Published online 90 minutes ago by The Times, emphases ours:
The trial of a father accused of allowing his daughter to undergo genital mutilation collapsed today after the prosecution’s medical expert could not confirm that the procedure had been carried out.
The case against the 29-year-old Somali taxi driver, who has three young daughters, was thrown out on the fourth day at Bristol crown court. Judge Julian Lambert directed the jury to find the father not guilty of child cruelty and described the decision to prosecute him as “deeply troubling”.
The judge said that medical evidence on whether the girl, aged seven, had undergone FGM was “wholly inconclusive at its highest” and that she had always denied being harmed.
The collapse means that no case of FGM has been successfully prosecuted in the 30 years the practice has been illegal.
The judge also described the evidence of the key witness who reported the offence after a conversation in the defendant’s taxi as “inconsistent”. Sami Ullah, who is a trustee of the anti-FGM campaign group Integrate UK, told the jury the driver had condemned the practice as “ignorant” before saying that he had had it done to his own daughter.

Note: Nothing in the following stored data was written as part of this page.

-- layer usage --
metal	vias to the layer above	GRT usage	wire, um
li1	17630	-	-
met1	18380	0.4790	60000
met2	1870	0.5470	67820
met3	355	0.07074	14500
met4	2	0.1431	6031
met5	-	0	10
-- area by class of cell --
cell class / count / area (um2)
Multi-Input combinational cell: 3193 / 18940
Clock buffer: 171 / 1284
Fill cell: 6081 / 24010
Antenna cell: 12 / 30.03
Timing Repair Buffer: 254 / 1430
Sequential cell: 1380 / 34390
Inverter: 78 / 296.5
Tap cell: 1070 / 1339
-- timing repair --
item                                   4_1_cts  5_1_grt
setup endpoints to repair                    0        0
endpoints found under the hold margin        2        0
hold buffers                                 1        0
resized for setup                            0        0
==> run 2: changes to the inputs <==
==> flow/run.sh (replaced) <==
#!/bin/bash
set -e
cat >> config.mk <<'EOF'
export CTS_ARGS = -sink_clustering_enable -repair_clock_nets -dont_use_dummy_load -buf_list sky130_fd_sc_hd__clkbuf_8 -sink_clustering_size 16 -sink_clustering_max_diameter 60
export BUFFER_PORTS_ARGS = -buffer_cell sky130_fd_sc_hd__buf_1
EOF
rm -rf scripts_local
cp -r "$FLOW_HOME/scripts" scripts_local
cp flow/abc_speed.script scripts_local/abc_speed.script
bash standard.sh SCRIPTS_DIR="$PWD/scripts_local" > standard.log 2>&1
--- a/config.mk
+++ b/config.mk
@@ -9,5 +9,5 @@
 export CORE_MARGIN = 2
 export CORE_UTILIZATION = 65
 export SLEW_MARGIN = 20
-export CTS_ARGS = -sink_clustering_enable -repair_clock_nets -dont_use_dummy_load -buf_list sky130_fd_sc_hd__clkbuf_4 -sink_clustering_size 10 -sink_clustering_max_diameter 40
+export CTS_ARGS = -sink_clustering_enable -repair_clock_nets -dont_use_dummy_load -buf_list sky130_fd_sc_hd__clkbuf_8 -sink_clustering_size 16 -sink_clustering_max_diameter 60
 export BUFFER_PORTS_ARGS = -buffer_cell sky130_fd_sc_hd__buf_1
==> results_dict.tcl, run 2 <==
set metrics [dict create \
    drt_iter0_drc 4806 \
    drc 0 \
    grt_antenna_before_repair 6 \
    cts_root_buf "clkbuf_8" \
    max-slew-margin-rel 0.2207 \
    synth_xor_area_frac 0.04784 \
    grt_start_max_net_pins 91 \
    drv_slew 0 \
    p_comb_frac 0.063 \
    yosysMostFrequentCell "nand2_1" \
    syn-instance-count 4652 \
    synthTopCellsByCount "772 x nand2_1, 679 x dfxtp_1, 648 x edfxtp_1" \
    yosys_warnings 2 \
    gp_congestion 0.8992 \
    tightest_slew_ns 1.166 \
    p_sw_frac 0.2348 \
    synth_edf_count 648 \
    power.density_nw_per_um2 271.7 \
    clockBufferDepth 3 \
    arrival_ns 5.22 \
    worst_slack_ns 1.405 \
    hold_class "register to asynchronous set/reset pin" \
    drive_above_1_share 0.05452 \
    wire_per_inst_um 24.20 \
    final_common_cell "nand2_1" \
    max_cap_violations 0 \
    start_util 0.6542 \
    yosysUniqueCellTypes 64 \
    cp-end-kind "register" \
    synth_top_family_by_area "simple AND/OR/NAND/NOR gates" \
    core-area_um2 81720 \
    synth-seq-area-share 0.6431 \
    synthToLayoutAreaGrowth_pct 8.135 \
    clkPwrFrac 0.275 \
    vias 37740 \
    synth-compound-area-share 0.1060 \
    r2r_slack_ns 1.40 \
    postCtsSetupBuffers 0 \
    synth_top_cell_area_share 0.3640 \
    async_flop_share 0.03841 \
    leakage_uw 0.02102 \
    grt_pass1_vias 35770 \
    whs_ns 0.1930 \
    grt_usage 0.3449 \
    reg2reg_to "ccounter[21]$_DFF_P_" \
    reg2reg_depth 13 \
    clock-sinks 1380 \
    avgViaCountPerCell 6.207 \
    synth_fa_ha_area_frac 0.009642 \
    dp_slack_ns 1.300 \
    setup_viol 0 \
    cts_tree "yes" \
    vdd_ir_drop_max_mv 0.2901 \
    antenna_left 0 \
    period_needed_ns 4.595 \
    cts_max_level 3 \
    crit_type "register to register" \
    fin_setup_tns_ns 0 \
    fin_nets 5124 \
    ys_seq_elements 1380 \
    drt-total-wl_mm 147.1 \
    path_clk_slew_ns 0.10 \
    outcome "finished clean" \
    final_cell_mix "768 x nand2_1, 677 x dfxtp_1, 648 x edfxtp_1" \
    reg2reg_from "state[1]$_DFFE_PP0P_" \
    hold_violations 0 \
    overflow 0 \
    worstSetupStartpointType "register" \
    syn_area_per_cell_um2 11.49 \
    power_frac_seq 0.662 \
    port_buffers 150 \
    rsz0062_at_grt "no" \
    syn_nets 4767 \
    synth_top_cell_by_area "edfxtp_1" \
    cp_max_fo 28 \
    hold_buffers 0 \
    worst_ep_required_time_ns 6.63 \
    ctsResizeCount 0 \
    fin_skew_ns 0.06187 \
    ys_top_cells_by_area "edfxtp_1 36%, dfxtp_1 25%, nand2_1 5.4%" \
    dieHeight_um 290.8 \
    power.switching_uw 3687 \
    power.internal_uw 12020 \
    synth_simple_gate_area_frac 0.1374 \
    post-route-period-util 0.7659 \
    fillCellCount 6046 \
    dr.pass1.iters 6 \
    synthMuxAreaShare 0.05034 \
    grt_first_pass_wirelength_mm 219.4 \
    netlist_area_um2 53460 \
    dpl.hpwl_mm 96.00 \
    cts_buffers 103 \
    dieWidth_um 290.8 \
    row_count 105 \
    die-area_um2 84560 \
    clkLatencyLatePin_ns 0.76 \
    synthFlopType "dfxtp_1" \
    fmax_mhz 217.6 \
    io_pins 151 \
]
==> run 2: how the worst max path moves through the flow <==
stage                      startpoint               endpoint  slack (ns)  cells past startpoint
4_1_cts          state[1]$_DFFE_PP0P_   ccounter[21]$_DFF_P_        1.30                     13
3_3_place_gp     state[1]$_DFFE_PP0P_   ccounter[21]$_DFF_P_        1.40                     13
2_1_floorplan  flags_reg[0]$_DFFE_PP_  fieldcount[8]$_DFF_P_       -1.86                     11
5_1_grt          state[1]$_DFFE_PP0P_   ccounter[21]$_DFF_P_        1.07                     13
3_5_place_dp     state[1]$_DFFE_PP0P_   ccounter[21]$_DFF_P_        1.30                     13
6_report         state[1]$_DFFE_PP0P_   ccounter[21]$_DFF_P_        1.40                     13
What follows belongs to an exercise in optimizing a design on an open flow for small area and a short achievable clock period; a production flow would make more cautious choices.
Only simulation tests tie the RTL to the original design; equivalence was not proved.
No activity file was given, so power comes from the tool's default toggle rates.

==> flow/design.v, too long to show whole: its modules and the start of the top module <==
// module vga_controller: 1820 lines
module vga_controller(clk_148MHz, reset, sw, btnU, btnD, btnR, btnL, hsync, vsync, video_on, h_count_reg, v_count_reg, vgaRed, vgaGreen, vgaBlue);
  // ...
==> flow/flow/run.sh <==
#!/bin/bash
# Standard ORFS layout; smaller port buffers, a smaller clock tree without dummy loads,
# and a timing-repair margin of 6.5 ns (the SDC is unchanged).
bash standard.sh SETUP_SLACK_MARGIN=6.5 \
  "BUFFER_PORTS_ARGS=-buffer_cell sky130_fd_sc_hd__buf_2" \
  "CTS_ARGS=-sink_clustering_enable -repair_clock_nets -dont_use_dummy_load -buf_list sky130_fd_sc_hd__clkbuf_8 -sink_clustering_size 30" \
  finish > standard_run.log 2>&1
==> flow/standard.sh <==
#!/bin/bash
# synth_recipe.tcl (not shown) runs the flow's synth.tcl, then flattens the netlist and writes it again
# the make line also repeats each setting of config.mk as NAME=value (left out here)
make -C /OpenROAD-flow-scripts/flow DESIGN_CONFIG=/design/flow/config.mk WORK_HOME=/design/flow/orfs CLKGATE_MAP_FILE= SYNTH_SCRIPT=/design/flow/synth_recipe.tcl "${@:-finish}"
==> flow/config.mk <==
export PLATFORM = sky130hd
export DESIGN_NAME = vga_controller
export DESIGN_NICKNAME = vga_controller
export VERILOG_FILES = /design/flow/design.v
export SDC_FILE = /design/flow/constraint.sdc
export NUM_CORES = 4
export LEC_CHECK = 0
export ABC_AREA = 1
export CAP_MARGIN = 20
export CORE_MARGIN = 2
export CORE_UTILIZATION = 60
export SLEW_MARGIN = 20
==> flow/constraint.sdc <==
create_clock -name core_clock -period 10.0 [get_ports {clk_148MHz}]
set_input_delay 2.0000 -clock core_clock [delete_from_list [all_inputs] [get_ports {clk_148MHz}]]
set_output_delay 2.0000 -clock core_clock [all_outputs]
set_load 0.01 [all_outputs]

The taxi driver and his wife consistently denied that any of their daughters had been subjected to FGM.
Photographs taken by a paediatrician in Bristol called in to examine the girl showed a 2-3mm lesion on her genitals. By the time she was examined by a specialist in London three weeks later the mark had disappeared.
After the hearing Detective Chief Inspector Leanne Pook, Avon and Somerset police’s spokeswoman on FGM cases, said: “Our priority from the outset of this investigation has been to safeguard any vulnerable children and protect them from harm.
“We carried out a challenging two-year investigation, supported by professionals from a range of partner agencies, which resulted in evidence being passed to the Crown Prosecution Service and a charge being authorised for a child cruelty offence.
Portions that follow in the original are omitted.